How to complete this task
Lines that include the string "before" are the ones to copy from the entries below.

Stored items:
-- Opening Marker --

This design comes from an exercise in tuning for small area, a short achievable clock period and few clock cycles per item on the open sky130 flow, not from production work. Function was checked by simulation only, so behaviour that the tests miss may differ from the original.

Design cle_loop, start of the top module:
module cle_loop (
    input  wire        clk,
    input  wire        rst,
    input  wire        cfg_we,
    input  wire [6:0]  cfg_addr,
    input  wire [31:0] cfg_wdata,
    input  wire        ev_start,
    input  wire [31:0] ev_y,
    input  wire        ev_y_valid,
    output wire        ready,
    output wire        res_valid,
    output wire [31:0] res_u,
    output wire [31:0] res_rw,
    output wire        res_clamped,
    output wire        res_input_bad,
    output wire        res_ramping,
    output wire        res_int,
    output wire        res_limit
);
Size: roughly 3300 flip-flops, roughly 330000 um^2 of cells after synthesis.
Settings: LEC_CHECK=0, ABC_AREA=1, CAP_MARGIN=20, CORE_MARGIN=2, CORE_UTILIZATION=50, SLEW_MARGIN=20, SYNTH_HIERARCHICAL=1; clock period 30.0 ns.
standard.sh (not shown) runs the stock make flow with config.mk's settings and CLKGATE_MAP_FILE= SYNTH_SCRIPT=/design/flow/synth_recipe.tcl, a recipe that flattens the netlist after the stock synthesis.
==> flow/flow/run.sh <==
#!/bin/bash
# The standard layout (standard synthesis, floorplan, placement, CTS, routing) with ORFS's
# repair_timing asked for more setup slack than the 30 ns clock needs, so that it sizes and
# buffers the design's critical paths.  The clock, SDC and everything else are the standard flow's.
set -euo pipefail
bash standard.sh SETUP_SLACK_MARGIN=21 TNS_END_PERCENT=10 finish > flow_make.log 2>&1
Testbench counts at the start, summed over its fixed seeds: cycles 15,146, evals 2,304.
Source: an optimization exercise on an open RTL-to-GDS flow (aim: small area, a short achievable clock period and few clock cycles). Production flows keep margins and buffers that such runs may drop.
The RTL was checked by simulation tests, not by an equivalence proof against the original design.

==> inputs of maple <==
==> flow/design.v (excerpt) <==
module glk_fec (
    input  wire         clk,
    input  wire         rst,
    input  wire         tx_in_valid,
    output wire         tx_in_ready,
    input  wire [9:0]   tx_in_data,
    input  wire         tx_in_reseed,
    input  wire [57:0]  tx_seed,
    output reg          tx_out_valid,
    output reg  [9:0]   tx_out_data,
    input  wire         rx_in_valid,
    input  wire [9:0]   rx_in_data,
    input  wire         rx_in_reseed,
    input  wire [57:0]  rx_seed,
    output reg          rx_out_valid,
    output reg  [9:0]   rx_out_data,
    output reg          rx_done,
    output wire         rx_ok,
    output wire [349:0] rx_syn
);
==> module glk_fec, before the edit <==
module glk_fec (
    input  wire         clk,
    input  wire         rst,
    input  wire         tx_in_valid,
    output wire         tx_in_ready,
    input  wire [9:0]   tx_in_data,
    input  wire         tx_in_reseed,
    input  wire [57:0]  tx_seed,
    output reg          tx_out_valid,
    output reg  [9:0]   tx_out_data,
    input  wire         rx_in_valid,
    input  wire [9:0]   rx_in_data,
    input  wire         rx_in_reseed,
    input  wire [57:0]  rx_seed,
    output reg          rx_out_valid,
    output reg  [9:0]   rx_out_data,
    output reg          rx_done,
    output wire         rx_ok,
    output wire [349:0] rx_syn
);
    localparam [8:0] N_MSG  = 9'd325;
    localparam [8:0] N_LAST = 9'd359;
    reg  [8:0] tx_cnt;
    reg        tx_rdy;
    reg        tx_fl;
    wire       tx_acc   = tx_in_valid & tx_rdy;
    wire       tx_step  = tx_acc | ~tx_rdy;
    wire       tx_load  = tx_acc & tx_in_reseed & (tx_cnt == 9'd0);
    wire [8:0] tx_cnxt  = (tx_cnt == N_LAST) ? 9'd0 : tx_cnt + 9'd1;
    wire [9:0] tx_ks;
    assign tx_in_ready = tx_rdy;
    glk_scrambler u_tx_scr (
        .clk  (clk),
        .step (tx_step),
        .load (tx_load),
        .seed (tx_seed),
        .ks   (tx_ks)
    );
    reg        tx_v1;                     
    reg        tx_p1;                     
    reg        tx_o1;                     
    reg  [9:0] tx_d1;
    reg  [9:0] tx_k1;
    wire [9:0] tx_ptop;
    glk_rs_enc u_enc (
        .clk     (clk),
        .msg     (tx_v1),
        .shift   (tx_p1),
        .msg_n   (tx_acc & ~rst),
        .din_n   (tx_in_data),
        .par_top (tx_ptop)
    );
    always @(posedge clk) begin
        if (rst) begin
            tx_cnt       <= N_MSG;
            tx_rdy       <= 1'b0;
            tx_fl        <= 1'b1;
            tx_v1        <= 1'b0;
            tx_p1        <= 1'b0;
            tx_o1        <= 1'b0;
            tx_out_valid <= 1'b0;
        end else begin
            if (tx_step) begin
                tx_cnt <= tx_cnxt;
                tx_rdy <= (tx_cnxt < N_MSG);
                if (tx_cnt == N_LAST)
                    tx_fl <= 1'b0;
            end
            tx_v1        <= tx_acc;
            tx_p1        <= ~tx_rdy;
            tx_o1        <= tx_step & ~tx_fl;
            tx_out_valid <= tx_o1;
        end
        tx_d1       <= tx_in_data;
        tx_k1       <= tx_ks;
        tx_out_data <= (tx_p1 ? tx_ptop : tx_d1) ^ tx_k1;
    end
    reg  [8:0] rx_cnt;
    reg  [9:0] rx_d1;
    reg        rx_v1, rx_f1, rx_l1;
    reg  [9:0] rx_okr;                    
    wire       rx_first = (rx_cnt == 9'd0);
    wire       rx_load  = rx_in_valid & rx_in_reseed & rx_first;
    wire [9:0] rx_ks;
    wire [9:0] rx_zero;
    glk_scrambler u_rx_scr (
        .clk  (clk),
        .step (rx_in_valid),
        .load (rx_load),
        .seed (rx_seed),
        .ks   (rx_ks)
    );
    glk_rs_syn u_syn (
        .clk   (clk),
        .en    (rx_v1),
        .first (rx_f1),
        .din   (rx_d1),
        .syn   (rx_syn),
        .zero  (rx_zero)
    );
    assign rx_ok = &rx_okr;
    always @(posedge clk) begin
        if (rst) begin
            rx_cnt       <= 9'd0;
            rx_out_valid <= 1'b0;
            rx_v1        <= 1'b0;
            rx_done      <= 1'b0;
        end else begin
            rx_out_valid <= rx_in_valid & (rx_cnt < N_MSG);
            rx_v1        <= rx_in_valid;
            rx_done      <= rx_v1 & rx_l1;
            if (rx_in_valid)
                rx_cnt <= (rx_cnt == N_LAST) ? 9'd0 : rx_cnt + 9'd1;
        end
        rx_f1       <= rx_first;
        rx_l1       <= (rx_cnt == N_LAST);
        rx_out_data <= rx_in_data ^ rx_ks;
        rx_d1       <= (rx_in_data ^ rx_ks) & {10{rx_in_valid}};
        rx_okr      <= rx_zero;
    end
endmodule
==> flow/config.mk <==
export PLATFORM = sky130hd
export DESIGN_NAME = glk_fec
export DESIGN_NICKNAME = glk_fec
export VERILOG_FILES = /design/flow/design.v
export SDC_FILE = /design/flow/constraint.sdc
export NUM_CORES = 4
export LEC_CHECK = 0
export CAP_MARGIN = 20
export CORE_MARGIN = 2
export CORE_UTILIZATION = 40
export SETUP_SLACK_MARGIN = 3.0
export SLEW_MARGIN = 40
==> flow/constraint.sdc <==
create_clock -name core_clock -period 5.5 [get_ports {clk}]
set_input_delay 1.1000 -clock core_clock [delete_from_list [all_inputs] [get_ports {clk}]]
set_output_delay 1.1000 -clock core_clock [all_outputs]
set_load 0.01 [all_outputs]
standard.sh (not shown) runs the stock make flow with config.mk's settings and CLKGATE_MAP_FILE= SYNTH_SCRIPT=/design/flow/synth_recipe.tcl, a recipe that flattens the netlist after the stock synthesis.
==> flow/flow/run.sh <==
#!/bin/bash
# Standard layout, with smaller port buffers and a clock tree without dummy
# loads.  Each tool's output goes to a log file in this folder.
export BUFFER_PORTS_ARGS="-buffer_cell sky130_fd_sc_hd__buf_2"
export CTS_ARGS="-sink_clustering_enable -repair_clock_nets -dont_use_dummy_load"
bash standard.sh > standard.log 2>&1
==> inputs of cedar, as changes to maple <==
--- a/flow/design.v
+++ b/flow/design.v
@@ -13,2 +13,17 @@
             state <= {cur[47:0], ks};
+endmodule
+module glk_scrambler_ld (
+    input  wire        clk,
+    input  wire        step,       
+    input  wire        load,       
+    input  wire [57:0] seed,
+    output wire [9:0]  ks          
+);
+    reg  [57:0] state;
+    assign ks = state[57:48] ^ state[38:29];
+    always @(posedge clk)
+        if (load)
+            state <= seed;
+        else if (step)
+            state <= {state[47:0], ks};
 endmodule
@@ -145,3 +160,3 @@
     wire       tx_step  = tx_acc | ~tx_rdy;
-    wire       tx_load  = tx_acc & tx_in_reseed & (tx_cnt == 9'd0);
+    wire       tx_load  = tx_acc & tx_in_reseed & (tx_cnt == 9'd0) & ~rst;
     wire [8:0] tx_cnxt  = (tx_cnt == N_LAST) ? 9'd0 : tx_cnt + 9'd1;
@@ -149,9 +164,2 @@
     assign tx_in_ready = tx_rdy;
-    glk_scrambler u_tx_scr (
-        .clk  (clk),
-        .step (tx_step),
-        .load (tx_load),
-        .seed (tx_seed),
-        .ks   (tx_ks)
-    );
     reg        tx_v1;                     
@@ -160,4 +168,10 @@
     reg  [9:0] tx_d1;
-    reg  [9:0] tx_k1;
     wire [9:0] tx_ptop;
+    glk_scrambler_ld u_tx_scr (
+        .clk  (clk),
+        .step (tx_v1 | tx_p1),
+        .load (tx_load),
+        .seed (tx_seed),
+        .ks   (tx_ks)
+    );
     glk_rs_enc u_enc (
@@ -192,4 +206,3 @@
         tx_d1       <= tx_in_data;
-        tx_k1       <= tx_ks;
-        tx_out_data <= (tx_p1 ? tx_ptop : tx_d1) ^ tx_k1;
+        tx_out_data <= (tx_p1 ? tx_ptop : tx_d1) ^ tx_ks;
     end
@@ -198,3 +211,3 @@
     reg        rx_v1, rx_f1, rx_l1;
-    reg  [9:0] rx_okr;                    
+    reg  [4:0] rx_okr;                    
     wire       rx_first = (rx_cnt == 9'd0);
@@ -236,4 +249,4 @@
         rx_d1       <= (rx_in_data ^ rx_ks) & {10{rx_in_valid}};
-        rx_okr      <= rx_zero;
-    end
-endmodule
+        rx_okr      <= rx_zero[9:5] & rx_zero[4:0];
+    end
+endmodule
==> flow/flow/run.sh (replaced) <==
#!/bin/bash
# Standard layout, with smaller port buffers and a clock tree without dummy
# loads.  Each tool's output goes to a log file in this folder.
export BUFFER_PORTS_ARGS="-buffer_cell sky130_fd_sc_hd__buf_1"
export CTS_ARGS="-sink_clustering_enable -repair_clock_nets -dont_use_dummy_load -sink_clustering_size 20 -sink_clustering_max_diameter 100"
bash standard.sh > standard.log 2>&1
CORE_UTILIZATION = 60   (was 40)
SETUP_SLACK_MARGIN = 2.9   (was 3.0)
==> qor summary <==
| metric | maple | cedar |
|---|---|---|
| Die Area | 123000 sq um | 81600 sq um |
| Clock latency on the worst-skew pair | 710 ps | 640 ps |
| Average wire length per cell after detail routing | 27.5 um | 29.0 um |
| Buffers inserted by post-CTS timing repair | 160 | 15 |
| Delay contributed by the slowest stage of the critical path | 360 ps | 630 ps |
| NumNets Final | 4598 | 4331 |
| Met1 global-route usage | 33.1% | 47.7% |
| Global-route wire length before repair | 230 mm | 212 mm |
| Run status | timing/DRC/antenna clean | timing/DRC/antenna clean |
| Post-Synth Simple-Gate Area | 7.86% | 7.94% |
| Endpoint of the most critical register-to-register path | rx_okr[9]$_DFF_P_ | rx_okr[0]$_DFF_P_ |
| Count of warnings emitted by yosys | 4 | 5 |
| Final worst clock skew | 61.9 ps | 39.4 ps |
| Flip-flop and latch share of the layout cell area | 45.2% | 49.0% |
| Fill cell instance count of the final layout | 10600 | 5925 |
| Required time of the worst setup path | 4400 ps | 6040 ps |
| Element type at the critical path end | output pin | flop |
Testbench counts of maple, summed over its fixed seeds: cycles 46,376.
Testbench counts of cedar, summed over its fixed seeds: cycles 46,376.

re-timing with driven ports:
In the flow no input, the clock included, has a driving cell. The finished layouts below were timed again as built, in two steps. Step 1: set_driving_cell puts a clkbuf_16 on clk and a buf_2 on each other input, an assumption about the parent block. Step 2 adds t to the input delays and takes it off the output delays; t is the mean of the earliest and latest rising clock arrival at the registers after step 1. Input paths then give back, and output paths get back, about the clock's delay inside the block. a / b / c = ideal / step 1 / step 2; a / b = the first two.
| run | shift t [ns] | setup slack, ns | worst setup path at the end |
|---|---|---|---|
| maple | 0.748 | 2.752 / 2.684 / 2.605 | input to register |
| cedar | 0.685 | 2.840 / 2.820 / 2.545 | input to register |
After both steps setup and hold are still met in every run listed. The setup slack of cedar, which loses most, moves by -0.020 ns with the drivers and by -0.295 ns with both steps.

-- Closing Marker --

Answer to this exercise
==> module glk_fec, before the edit <==
| Global-route wire length before repair | 230 mm | 212 mm |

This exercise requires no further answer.